### Try it
Your output is one number, the count of lines in the listing below that hold the word "take".

### Records for the exercise
"""

File: src/rtl/avalon_bus_arbiter_pkg.sv
// Shared types and constants for the two-master Avalon bus arbiter.
package bus_arb_pkg;

  typedef enum logic {
    IDLE = 1'b0,
    BUSY = 1'b1
  } arb_state_t;

  typedef logic master_id_t;

  // Device field codes carried in Addr[15:12]
  localparam logic [3:0]  DEV_MEM          = 4'h0;
  localparam logic [3:0]  DEV_FP           = 4'h1;
  localparam logic [15:0] ERR_DATA_DEFAULT = 16'hDEAD;

endpackage

File: src/rtl/avalon_bus_arbiter_rr_pick2.sv
// Two-way round-robin pick: sole requester wins, a tie goes to the master
// that did not own the last completed transaction.
module rr_pick2
  import bus_arb_pkg::*;
(
  input  logic [1:0] req,
  input  master_id_t last_grant,
  output logic       grant_valid,
  output master_id_t grant_id
);

  always_comb begin
    grant_valid = |req;
    grant_id    = 1'b0;
    case (req)
      2'b10:   grant_id = 1'b1;
      2'b11:   grant_id = ~last_grant;
      default: grant_id = 1'b0;
    endcase
  end

endmodule

File: src/rtl/avalon_bus_arbiter.sv
// Two-master round-robin arbiter for the 16-bit Avalon data bus; one whole
// transaction per grant. Optional slave watchdog under BUS_ARB_TIMEOUT_EN.
module avalon_bus_arbiter
  import bus_arb_pkg::*;
#(
  parameter int unsigned TIMEOUT_CYCLES = 16,
  parameter logic [15:0] ERR_DATA       = ERR_DATA_DEFAULT
) (
  input  logic        Clock,
  input  logic        Reset,
  input  logic        M0_Read,
  input  logic        M0_Write,
  input  logic [15:0] M0_Addr,
  input  logic [15:0] M0_WrData,
  output logic [15:0] M0_RdData,
  output logic        M0_Waitreq,
  input  logic        M1_Read,
  input  logic        M1_Write,
  input  logic [15:0] M1_Addr,
  input  logic [15:0] M1_WrData,
  output logic [15:0] M1_RdData,
  output logic        M1_Waitreq,
  output logic        S_Read,
  output logic        S_Write,
  output logic [15:0] S_Addr,
  output logic [15:0] S_WrData,
  input  logic [15:0] S_RdData,
  input  logic        S_Waitreq,
  output logic        GrantId,
  output logic        BusErr
);

  arb_state_t  state, state_nx;
  master_id_t  grant_id, last_grant, pick_id;
  logic        pick_valid, take, done, abort;
  logic        lat_read, lat_write;
  logic [15:0] lat_addr, lat_wrdata;
  logic [15:0] hold0, hold1, done_data;
  logic        win_read, win_write;
  logic [15:0] win_addr, win_wrdata;

  rr_pick2 u_pick (
    .req         ({M1_Read | M1_Write, M0_Read | M0_Write}),
    .last_grant  (last_grant),
    .grant_valid (pick_valid),
    .grant_id    (pick_id)
  );

  assign win_read   = pick_id ? M1_Read   : M0_Read;
  assign win_write  = pick_id ? M1_Write  : M0_Write;
  assign win_addr   = pick_id ? M1_Addr   : M0_Addr;
  assign win_wrdata = pick_id ? M1_WrData : M0_WrData;
  assign take       = (state == IDLE) && pick_valid;

`ifdef BUS_ARB_TIMEOUT_EN
  localparam int CW = $clog2(TIMEOUT_CYCLES + 1);
  logic [CW-1:0] tcnt;

  // Counts stalled BUSY cycles; any other cycle (including IDLE) clears it
  always_ff @(posedge Clock) begin
    if (Reset || state != BUSY || !S_Waitreq) tcnt <= '0;
    else                                      tcnt <= tcnt + CW'(1);
  end

  assign abort     = (state == BUSY) && S_Waitreq && (tcnt == CW'(TIMEOUT_CYCLES - 1));
  assign done_data = abort ? ERR_DATA : S_RdData;
  logic unused_cfg;
  assign unused_cfg = ^{DEV_MEM, DEV_FP};
`else
  assign abort     = 1'b0;
  assign done_data = S_RdData;
  logic unused_cfg;
  assign unused_cfg = ^{DEV_MEM, DEV_FP, ERR_DATA, 32'(TIMEOUT_CYCLES)};
`endif

  assign done    = (state == BUSY) && (!S_Waitreq || abort);
  assign BusErr  = abort;
  assign GrantId = grant_id;
  assign S_Addr  = lat_addr;
  assign S_WrData = lat_wrdata;

  always_ff @(posedge Clock) begin
    if (Reset) begin
      state      <= IDLE;
      grant_id   <= 1'b0;
      last_grant <= 1'b1;
      lat_read   <= 1'b0;
      lat_write  <= 1'b0;
      lat_addr   <= '0;
      lat_wrdata <= '0;
      hold0      <= '0;
      hold1      <= '0;
    end else begin
      state <= state_nx;
      if (take) begin
        grant_id   <= pick_id;
        lat_write  <= win_write;
        lat_read   <= win_read & ~win_write;
        lat_addr   <= win_addr;
        lat_wrdata <= win_wrdata;
      end
      if (done) begin
        last_grant <= grant_id;
        if (grant_id == 1'b0) hold0 <= done_data;
        else                  hold1 <= done_data;
      end
    end
  end

  // Completing master sees slave data combinationally; the other holds its last value
  always_comb begin
    state_nx   = state;
    S_Read     = 1'b0;
    S_Write    = 1'b0;
    M0_Waitreq = 1'b1;
    M1_Waitreq = 1'b1;
    M0_RdData  = hold0;
    M1_RdData  = hold1;
    case (state)
      IDLE: if (pick_valid) state_nx = BUSY;
      BUSY: begin
        S_Read  = lat_read;
        S_Write = lat_write;
        if (done) begin
          state_nx = IDLE;
          if (grant_id == 1'b0) begin
            M0_Waitreq = 1'b0;
            M0_RdData  = done_data;
          end else begin
            M1_Waitreq = 1'b0;
            M1_RdData  = done_data;
          end
        end
      end
      default: state_nx = IDLE;
    endcase
  end

endmodule

File: config.mk
export PLATFORM = sky130hd
export DESIGN_NAME = avalon_bus_arbiter
export DESIGN_NICKNAME = d
export VERILOG_FILES = /design/src/rtl/avalon_bus_arbiter_pkg.sv /design/src/rtl/avalon_bus_arbiter_rr_pick2.sv /design/src/rtl/avalon_bus_arbiter.sv
export SDC_FILE = /design/constraint.sdc
export NUM_CORES = 1
export LEC_CHECK = 0
export ABC_CLOCK_PERIOD_IN_PS = 3000
export CORE_MARGIN = 1
export CORE_UTILIZATION = 33
export DETAILED_ROUTE_END_ITERATION = 16
export DONT_BUFFER_PORTS = 1
export GPL_TIMING_DRIVEN = 1
export SLEW_MARGIN = 30
export SYNTH_ARGS = -nofsm -noshare
export SYNTH_HDL_FRONTEND = slang
export SYNTH_SLANG_ARGS = --single-unit
File: constraint.sdc
create_clock -name Clock -period 3 [get_ports Clock]
set_input_delay 0.6 -clock Clock [delete_from_list [all_inputs] [get_ports Clock]]
set_output_delay 0.6 -clock Clock [all_outputs]
set_load 0.05 [all_outputs]
# == Yosys cells after proc, flatten, opt, wreduce, memory -nomap -nowiden ==
# Index checks and enable logic that the tools add are counted.
# op_classes
n_mux,22
reduce_logical,4
n_eq_ne,2
bitwise_logic,6
# op_table
cell,n
$mux W16,8
$mux W1,12
$eq A2 B2 Y1 const B,2
$pmux W1 S2,2
$not A1 Y1,3
$logic_and A1 B1 Y1,2
$or A1 B1 Y1,2
$reduce_or A2 Y1,1
$and A1 B1 Y1,1
$logic_not A1 Y1,1
# totals
inputBits,87
reg_bits,69

# == Depth between registers and ports, before layout ==
# Gate-level depths: netlist of run 1.
# depth
depth_word,6
mapped_depth,6
ltp_nobuf,3

# == Hierarchy ==
# From an unflattened synthesis of run 1, not the netlist that was laid out.
# hier_totals
cells_unflattened,278
area_unflattened_um2,2965.3
# modules_own_cells
mod,instances,seq_area_each_um2,cells_each,area_per_inst_um2
avalon_bus_arbiter,1,1381.3,276,2951.6
rr_pick2,1,0.0,2,13.8

# == Worst setup path after synthesis of run 1 ==
# No wires, ideal clock.
# synth_path
path_type,reg-to-output
from,register grant_id (netlist: GrantId)
to,output M1_RdData[10]
slack_ns,0.619
path_stages_with_launch,4
t_arrival_ns,1.781
required_time_ns,2.400
cell_sequence,dfxtp_1 nand3b_4 buf_2 mux2_1
# synth_via
elab_chain_len,3
# synth_lines
element,line_no,text
from (decl),avalon_bus_arbiter.sv:34,"master_id_t grant_id, last_grant, pick_id;"
from (signal assigned),avalon_bus_arbiter.sv:96,grant_id <= pick_id;
$mux W16,--,
$mux W16,avalon_bus_arbiter.sv:124,if (done) begin
$mux W16,avalon_bus_arbiter.sv:119,case (state)
to (decl),avalon_bus_arbiter.sv:21,"output logic [15:0] M1_RdData,"
# Every way passes these cells.

# == Worst setup path in the final report of run 1 ==
# Ends and elaborated chain as after synthesis.

==> impl_metrics.yaml, run 1 <==
routing:
  initialDrtViolationCount: 85
  vias: 2594
  drtPass1Iterations: 4
  routed_wl_um: 8967
  final_antenna_net_count: 0
  via_per_inst: 5.764
  post_drt_wl_per_cell_um: 19.93
  drcViolationCount: 0
placement:
  port-buffer-count: 0
  place_inst: 434
  place_ws_ns: 0.6994
  gp_congestion: 0.7199
  dpl.hpwl_um: 5923
layout:
  area_growth_pct: 7.602
  finalNetCount: 399
  fillerInstances: 999
  diodes: 0
  fin_cells: 450
  drive_above_1_share_pct: 25.24
synthesis:
  syn_nets: 415
  ys_types: 35
  synth.avg_cell_area_um2: 10.09
  synth_top_cell_area_share_pct: 41.75
  yosysWarnings: 0
  synthesis.area_um2: 3308
  synthTopCellsByArea: "dfxtp_1 42%, mux2_2 8.9%, a311oi_1 8.5%"
  postSynthCellCount: 328
  yosysSeqAreaShare_pct: 41.75
  synth-seq-cells: 69
  netlist.top_cell.by_area: "dfxtp_1"
setup_path:
  path_cells: "nand3b_4, mux2_1"
  r2r-start: "state"
  critPathMaxFanout: 18
  rr_worst_depth: 5
  path_class: "reg2out"
  cp.required_ns: 2.40
  max_stage_delay_ns: 0.67
  cp_slowest_cell: "mux2_1"
  cp-end-kind: "output pin"
  cp.depth: 2
  cpLargestDelayFamily: "multiplexers"
  reg2reg_to: "S_WrData[4]"
  worst-path-buf-inv: 0
  cp.arrival_ns: 1.87
  reg2reg_slack_ns: 0.91
  setup.worst_path.start: "GrantId"
  start_kind: "flop"
  cp-endpoint: "M1_RdData[10]"
cts:
  htree_levels: 3
  ctsLongestPathBuffers: 2
  cts_inserted_buffers: 9
  cts_tree: "done"
  cts_setup_buffers: 0
  ctsHoldBuffers: 0
  cts_resized: 0
  clk_pin_slew_ns: 0.08
  cts_sinks: 69
  clk_latency_ns: 0.35
  cts_root_buf: "clkbuf_8"
sta:
  finalMaxSlewViolations: 0
  slew_headroom_pct: 44.35
  min_period_ns: 2.471
  worst_pin_slew_ns: 0.8285
  tns_ns: 0
  max_freq_ghz: 0.4047
  finClkSkew_ns: 0.01061
  hold_viol: 0
  timing.final.crit_share_pct: 82.37
  hold_ws_ns: 0.3167
  setup_slack_ns: 0.5288
  setup_viol: 0
  rsz0062_at_grt: "false"
hold_path:
  hold_path_class: "in2reg"
pwr:
  p_leak_uw: 0.001254
  p_total_uw: 2345
  power_density_nw_per_um2: 658.9
  vdd_drop_max_mv: 0.2268
floorplanning:
  num_rows: 36
  start_util_pct: 34.00
  die_y_um: 102.1
  die_w_um: 102.1
  boundaryPins: 157
  dieArea_um2: 10430
  core_area_um2: 9729
global_routing:
  overflow: 0
  antenna_found_initial: 0
  grt_use_total_pct: 16.38
  grt_pass1_wl_um: 12850
  grt_pass1_vias: 2535
  grt_max_degree: 70
outcome:
  status: "complete, no violations"
job:
  drv_cap: 0
how the worst min path moves through the flow:
stage | from | endpoint | slack, ns | cells past startpoint
floorplan | lat_read | lat_read | 0.49 | 2
global placement | lat_read | lat_read | 0.51 | 2
detailed placement | lat_read | lat_read | 0.52 | 2
CTS | Reset | hold0[6] | 0.30 | 1
global route | Reset | hold1[15] | 0.29 | 1
finish | Reset | hold1[11] | 0.32 | 1
synth_stat cells, drive strengths merged:
master,count
a211oi,33
o221a,1
and2,2
buf,20
a21oi,34
or2,1
a21boi,2
nand3,1
o21ba,1
o21a,1
or4,1
nand2b,1
inv,2
nor3b,1
mux2,32
o21ai,35
clkbuf,18
a2111oi,1
nor2,2
nor4,2
conb,1
a311oi,32
dfxtp,69
nor2b,32
nand2,1
nand3b,2
cell type report:
type / count / area, um2 / share of cell area (%)
Sequential cell: 69 / 1381 / 38.80
Clock inverter: 5 / 57.56 / 1.617
Multi-Input combinational cell: 219 / 1700 / 47.77
Clock buffer: 11 / 151.4 / 4.253
Inverter: 2 / 7.507 / 0.2109
Timing Repair Buffer: 11 / 95.09 / 2.671
Tap cell: 133 / 166.4 / 4.675
metrics by stage:
stage               instance area (um2)  utilization (%)
global placement                   3351            34.44
global route                       3560            36.59
detailed placement                 3351            34.44
CTS                                3560            36.59
finish                             3560            36.59
floorplan                          3308                -
cell usage in the layout, fill, tap and decap left out, types with 2 or more instances in the layout:
| master | instances |
|---|---|
| dfxtp_1 | 69 |
| a21boi_0 | 2 |
| and2_1 | 2 |
| mux2_1 | 6 |
| a211oi_2 | 8 |
| a211oi_1 | 25 |
| nor2b_1 | 32 |
| clkinv_2 | 2 |
| a21oi_1 | 23 |
| mux2_2 | 26 |
| a311oi_1 | 32 |
| clkbuf_8 | 11 |
| buf_4 | 10 |
| o21ai_0 | 34 |
| a21oi_2 | 11 |
| inv_1 | 2 |
per-layer routing:
| layer | part of all wire, % | up-vias | GRT usage, % |
|---|---|---|---|
| met5 | 0 | - | 0 |
| met3 | 10 | 9 | 6.703 |
| met2 | 46 | 153 | 27.10 |
| li1 | - | 1207 | - |
| met1 | 42 | 1225 | 18.48 |
| met4 | 1.1 | 0 | 7.363 |
kinds of logic after synthesis:
logic type	share of synthesized area [%]
flops	41.75
simple gates	9.758
mux	10.89
buf+inv	7.034
compound gates	30.45
other cells	0.1134
power breakdown:
group / leakage [uW] / switching, uW / internal, uW / total, uW
Clock: 0.000110 / 373 / 431 / 805
Combinational: 0.000578 / 246 / 122 / 368
Sequential: 0.000567 / 195 / 977 / 1170
flip-flops by register name, summed over array words and instances, names as in the netlist:
signal / cells
GrantId: 1
S_Addr: 16
S_WrData: 16
hold0: 16
hold1: 16
last_grant: 1
lat_read: 1
lat_write: 1
state: 1
Power figures use the tool's default switching activity.
==> run 2, diff against run 1 <==
- ABC_CLOCK_PERIOD_IN_PS: 3000 -> 2500
- clock period: 3 -> 2.5 ns (I/O delays scaled with it)
==> impl_metrics.yaml, run 2 (synthesis results as in run 1) <==
pwr:
  p_total_uw: 2907
  p_leak_uw: 0.001282
  power_density_nw_per_um2: 804.4
  vdd_drop_max_mv: 0.2438
sta:
  min_period_ns: 2.257
  worst_pin_slew_ns: 0.6899
  hold_viol: 0
  setup_viol: 0
  slew_headroom_pct: 54.00
  finClkSkew_ns: 0.01304
  timing.final.crit_share_pct: 90.29
  max_freq_ghz: 0.4430
  rsz0062_at_grt: "false"
  tns_ns: 0
  finalMaxSlewViolations: 0
setup_path:
  rr_worst_depth: 5
  cpLargestDelayFamily: "multiplexers"
  cp.depth: 3
  cp.arrival_ns: 1.76
  cp-endpoint: "M0_RdData[9]"
  max_stage_delay_ns: 0.57
  path_cells: "nor3b_4, buf_4, mux2_1"
  path_class: "reg2out"
  cp.required_ns: 2.00
  reg2reg_to: "lat_write"
  reg2reg_slack_ns: 0.70
  setup.worst_path.start: "state"
  cp_slowest_cell: "mux2_1"
  start_kind: "flop"
  r2r-start: "state"
  worst-path-buf-inv: 1
  critPathMaxFanout: 17
  cp-end-kind: "output pin"
layout:
  drive_above_1_share_pct: 26.17
  diodes: 0
  design_area_um2: 3613
  area_growth_pct: 9.229
  fin_cells: 454
  finalNetCount: 403
  mostFrequentLayoutCell: "dfxtp_1"
  layout_common_cells: "69 x dfxtp_1, 34 x o21ai_0, 32 x nor2b_1, 32 x a311oi_1, 26 x mux2_2"
  fillerInstances: 998
cts:
  cts_inserted_buffers: 9
  cts_sinks: 69
  htree_levels: 3
  ctsHoldBuffers: 0
  clk_latency_ns: 0.34
  cts_root_buf: "clkbuf_8"
  cts_setup_buffers: 0
  cts_tree: "done"
  cts_resized: 0
  clk_pin_slew_ns: 0.07
  ctsLongestPathBuffers: 2
global_routing:
  grt_use_total_pct: 16.43
  grt_pass1_wl_um: 12770
  antenna_found_initial: 1
  grt_max_degree: 70
  overflow: 0
  grt_pass1_vias: 2454
floorplanning:
  core_area_um2: 9729
  dieArea_um2: 10430
  die_y_um: 102.1
  die_w_um: 102.1
  num_rows: 36
  boundaryPins: 157
  start_util_pct: 34.00
routing:
  final_antenna_net_count: 0
  post_drt_wl_per_cell_um: 19.55
  vias: 2626
  drtPass1Iterations: 4
  via_per_inst: 5.784
  drcViolationCount: 0
  initialDrtViolationCount: 51
  routed_wl_um: 8874
placement:
  gp_congestion: 0.7427
  dpl.hpwl_um: 5928
  port-buffer-count: 0
  place_area_um2: 3381
  place_inst: 438
hold_path:
  hold_path_class: "in2reg"
outcome:
  status: "complete, no violations"
job:
  drv_cap: 0
[run 2: cell types whose count changed in the layout (fill, tap and decap cells not counted)]
cell / change
buf_4: +4
bufinv_16: +1
clkinv_2: -1
clkinv_4: -1
clkinvlp_4: +1
[run 2: worst min-delay path by stage]
stage	startpoint	end	slack, ns	depth (start not counted)
after global placement	lat_read	lat_read	0.51	2
after floorplan	lat_read	lat_read	0.49	2
after global routing	Reset	hold1[10]	0.19	1
after detailed placement	lat_read	lat_read	0.51	2
after CTS	Reset	S_Addr[12]	0.20	1
final	Reset	hold1[10]	0.23	1
[run 2: metrics by stage]
stage	worst slack [ns]	util (%)	hold WS (ns)
2_1_floorplan	0.2187	-	0.4857
3_3_place_gp	0.5168	34.75	0.5063
3_5_place_dp	0.5115	34.75	0.5132
4_1_cts	0.2103	37.14	0.2004
5_1_grt	0.1530	37.14	0.1950
6_report	0.2429	37.14	0.2283
[run 2: cell type report]
class	instances	area [um2]	area share, %
inverter	2	7.507	0.2078
clock buffer	11	151.4	4.190
timing repair buffer	15	125.1	3.463
tap	133	166.4	4.605
multi-input combinational	219	1700	47.06
sequential	69	1381	38.23
clock inverter	5	81.33	2.251
[run 2: power by group]
part	total (uW)	leakage (uW)	internal, uW	switching, uW
clock network	1050	0.000116	618	434
registers	1410	0.000567	1170	233
logic	448	0.000599	152	297
[run 2: per-layer routing]
layer / vias up / GRT usage, % / wire length [um]
met1: 1243 / 18.10 / 3423
met3: 16 / 6.840 / 1005
met2: 153 / 27.47 / 4244
li1: 1212 / - / -
met5: - / 0 / 18
met4: 2 / 7.692 / 182
[run 2: worst reg2reg max path, stage by stage (launching register included)]
cell,delay [ns]
dfxtp_1,0.39
buf_4,0.39
inv_1,0.19
buf_4,0.31
o221a_2,0.23
o21ba_2,0.21
==> run 3, diff against run 2 <==
- CAP_MARGIN: unset -> 20
==> results of run 3 <==
Same layout as run 2: the final DEF is identical, and so are final timing and power.
==> edit: new RTL, config.mk and constraints of run 3 <==
Build with the macro `BUS_ARB_TIMEOUT_EN` defined.
--- a/src/rtl/avalon_bus_arbiter.sv
+++ b/src/rtl/avalon_bus_arbiter.sv
@@ -1,5 +1,7 @@
 // Two-master round-robin arbiter for the 16-bit Avalon data bus; one whole
 // transaction per grant. Optional slave watchdog under BUS_ARB_TIMEOUT_EN.
+`define BUS_ARB_TIMEOUT_EN
+
 module avalon_bus_arbiter
   import bus_arb_pkg::*;
 #(
Formal check against the unedited RTL: same outputs for any inputs over 10 cycles, from zero or initial values and one cycle with Reset high; that may be too few to reach the edited logic, so the function may still have changed.
==> edit against run 3 <==
Setup slack worse by 0.22 ns; wire length grew 14%; area after synthesis grew 3.9%; first-iteration DRC count is 67% higher; sequential cell count is 5 higher; largest power group unchanged; critical endpoint is now M0_RdData[7]; largest cell class unchanged; critical path type unchanged; power is 19% higher; cell area increased by 32%.
==> edit: results (changes against run 3) <==
| Metric | Value |
|---|---|
| Layout net count | `528 (+31%)` |
| Vias in the first global route | `3070 (+25%)` |
| Placed Cells incl. Taps | `556 (+27%)` |
| GPL Wtd Cong | `0.778 (+4.8%)` |
| Via/cell ratio | `5.59 (-3.4%)` |
| Ys async rst share | `0 (unchanged)` |
| Max VDD drop | `0.000318 V (+30%)` |
| Skew final | `0.00701 ns (-0.00603 ns)` |
| Yosys cell types | `37 (+5.7%)` |
| Fraction of layout cells with a size suffix above 1 | `0.306 (+0.0446)` |
| FF-to-FF setup slack | `0.65 ns (-0.05 ns)` |
| Xor/xnor cell area share of the yosys netlist | `0.00510 (+0.00510)` |
| CTS Buf Count | `9 (unchanged)` |
| Post-DP HPWL | `6.51 mm (+9.7%)` |
| Clock slew at the register clock pins of the worst setup and hold paths | `around 0.080 ns` |
| H-tree Lvls | `3 (unchanged)` |
| Post-synthesis mux area share | `0 (-0.109)` |
| First DRT Iteration DRCs | `85 (+67%)` |
| Via count | `3225 (+23%)` |
| Cts repair resizes | `56 (+56)` |
| Root buf cell | `clkbuf_8` |
| Setup violations, final | `0 (unchanged)` |
| Initial antenna violation count | `0 (-1)` |
| Synth Area in Adders | `0.00728 (+0.00728)` |
| Syn nets | `508 (+22%)` |
| Leakage power | `0.00169 uW (+32%)` |
| Total track usage | `0.180 (+0.0162)` |
| Longest Clk Path Bufs | `2 (unchanged)` |
| Fin crit share | `0.990 (+0.0871)` |
| Pre-CTS setup slack | `0.236 ns (-0.276 ns)` |
| Synth warn | `0 (unchanged)` |
| Run status | `complete, no violations` |
| PortBufs | `0 (unchanged)` |
| First-pass GRT wire length | `15.7 mm (+23%)` |
| Post-synthesis compound-gate area fraction | `0.271 (-0.0333)` |
| Total setup buffers inserted after CTS | `0 (unchanged)` |
| Area contributors post-synth | `dfxtp_1, a21oi_1, a311oi_1, nand3b_1, o21ai_0` |
| Largest net degree at the start of global routing | `71 (+1.4%)` |
| Max Fanout on Critical Path | `6 (-11)` |
| Register area share after synthesis | `0.431 (+0.0135)` |
| Clock latency on the worst-skew pair | `0.34 ns (about the same)` |
| Hold slack | `0.228 ns (+0.0000570 ns)` |
| WL final | `10.1 mm (+14%)` |
| Top post-synthesis cells by count | `dfxtp_1, a21oi_1, nor2_1` |
| ANT cells | `0 (unchanged)` |
| Residual DRC | `0 (unchanged)` |
| Rel. slew slack | `0.599 (+0.0585)` |
| DRT Pass-1 Iters | `4 (unchanged)` |
| Worst EP arrival | `1.97 ns (+0.21 ns)` |
| Area of placed instances | `0.00415 mm^2 (+23%)` |
| Post-Syn Instances | `419 (+28%)` |
| Worst hold path class | `in2reg` |
edit: cell count changes in the layout (fill, tap and decap cells not counted), sizes merged, moves of 3 or more:
cell / run 3 / this run
nor2b: 32 / 2
a211oi: 33 / 0
nand3b: 2 / 35
clkinvlp: 1 / 4
nand2: 1 / 23
buf: 15 / 47
nor2: 2 / 51
o21ai: 35 / 45
a21oi: 34 / 66
dfxtp: 69 / 74
nor3: 0 / 23
mux2: 32 / 0
edit: worst max-delay path, cell delays in order, from the launching register on:
cell,delay [ns]
dfxtp_2,0.35
ha_4,0.16
and3_4,0.18
ha_4,0.16
nand2b_4,0.20
clkbuf_16,0.20
a21oi_4,0.17
nor2_2,0.06
buf_12,0.15
edit: area by class of cell:
| type | count | area [um^2] |
|---|---|---|
| clock inverter | 6 | 90.1 |
| inverter | 3 | 11.3 |
| sequential | 74 | 1480 |
| clock buffer | 10 | 138 |
| fill | 915 | 5180 |
| timing repair buffer | 49 | 817 |
| tap | 133 | 166 |
| multi-input combinational | 302 | 2070 |
edit: metal layers:
| layer | vias to the layer above | GRT usage | share of wire |
|---|---|---|---|
| met4 | 0 | 0.0673 | 0.016 |
| met1 | 1502 | 0.215 | 0.42 |
| met3 | 15 | 0.0508 | 0.087 |
| met2 | 143 | 0.307 | 0.47 |
| met5 | - | 0 | 0 |
| li1 | 1565 | - | - |
edit: path summary, 6_finish.rpt:
path         startpoint      endpoint  cells after the start
max reg2reg     tcnt[0]    last_grant                      9
max             tcnt[0]  M0_RdData[7]                      8
min               Reset      hold0[4]                      1
min reg2reg     tcnt[0]       tcnt[0]                      1
edit: report_power, final:
part	internal (uW)	switching (uW)	leakage, uW
logic	346	493	0.000984
clock network	589	467	0.000101
registers	1280	299	0.000609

"""

### Answer below
3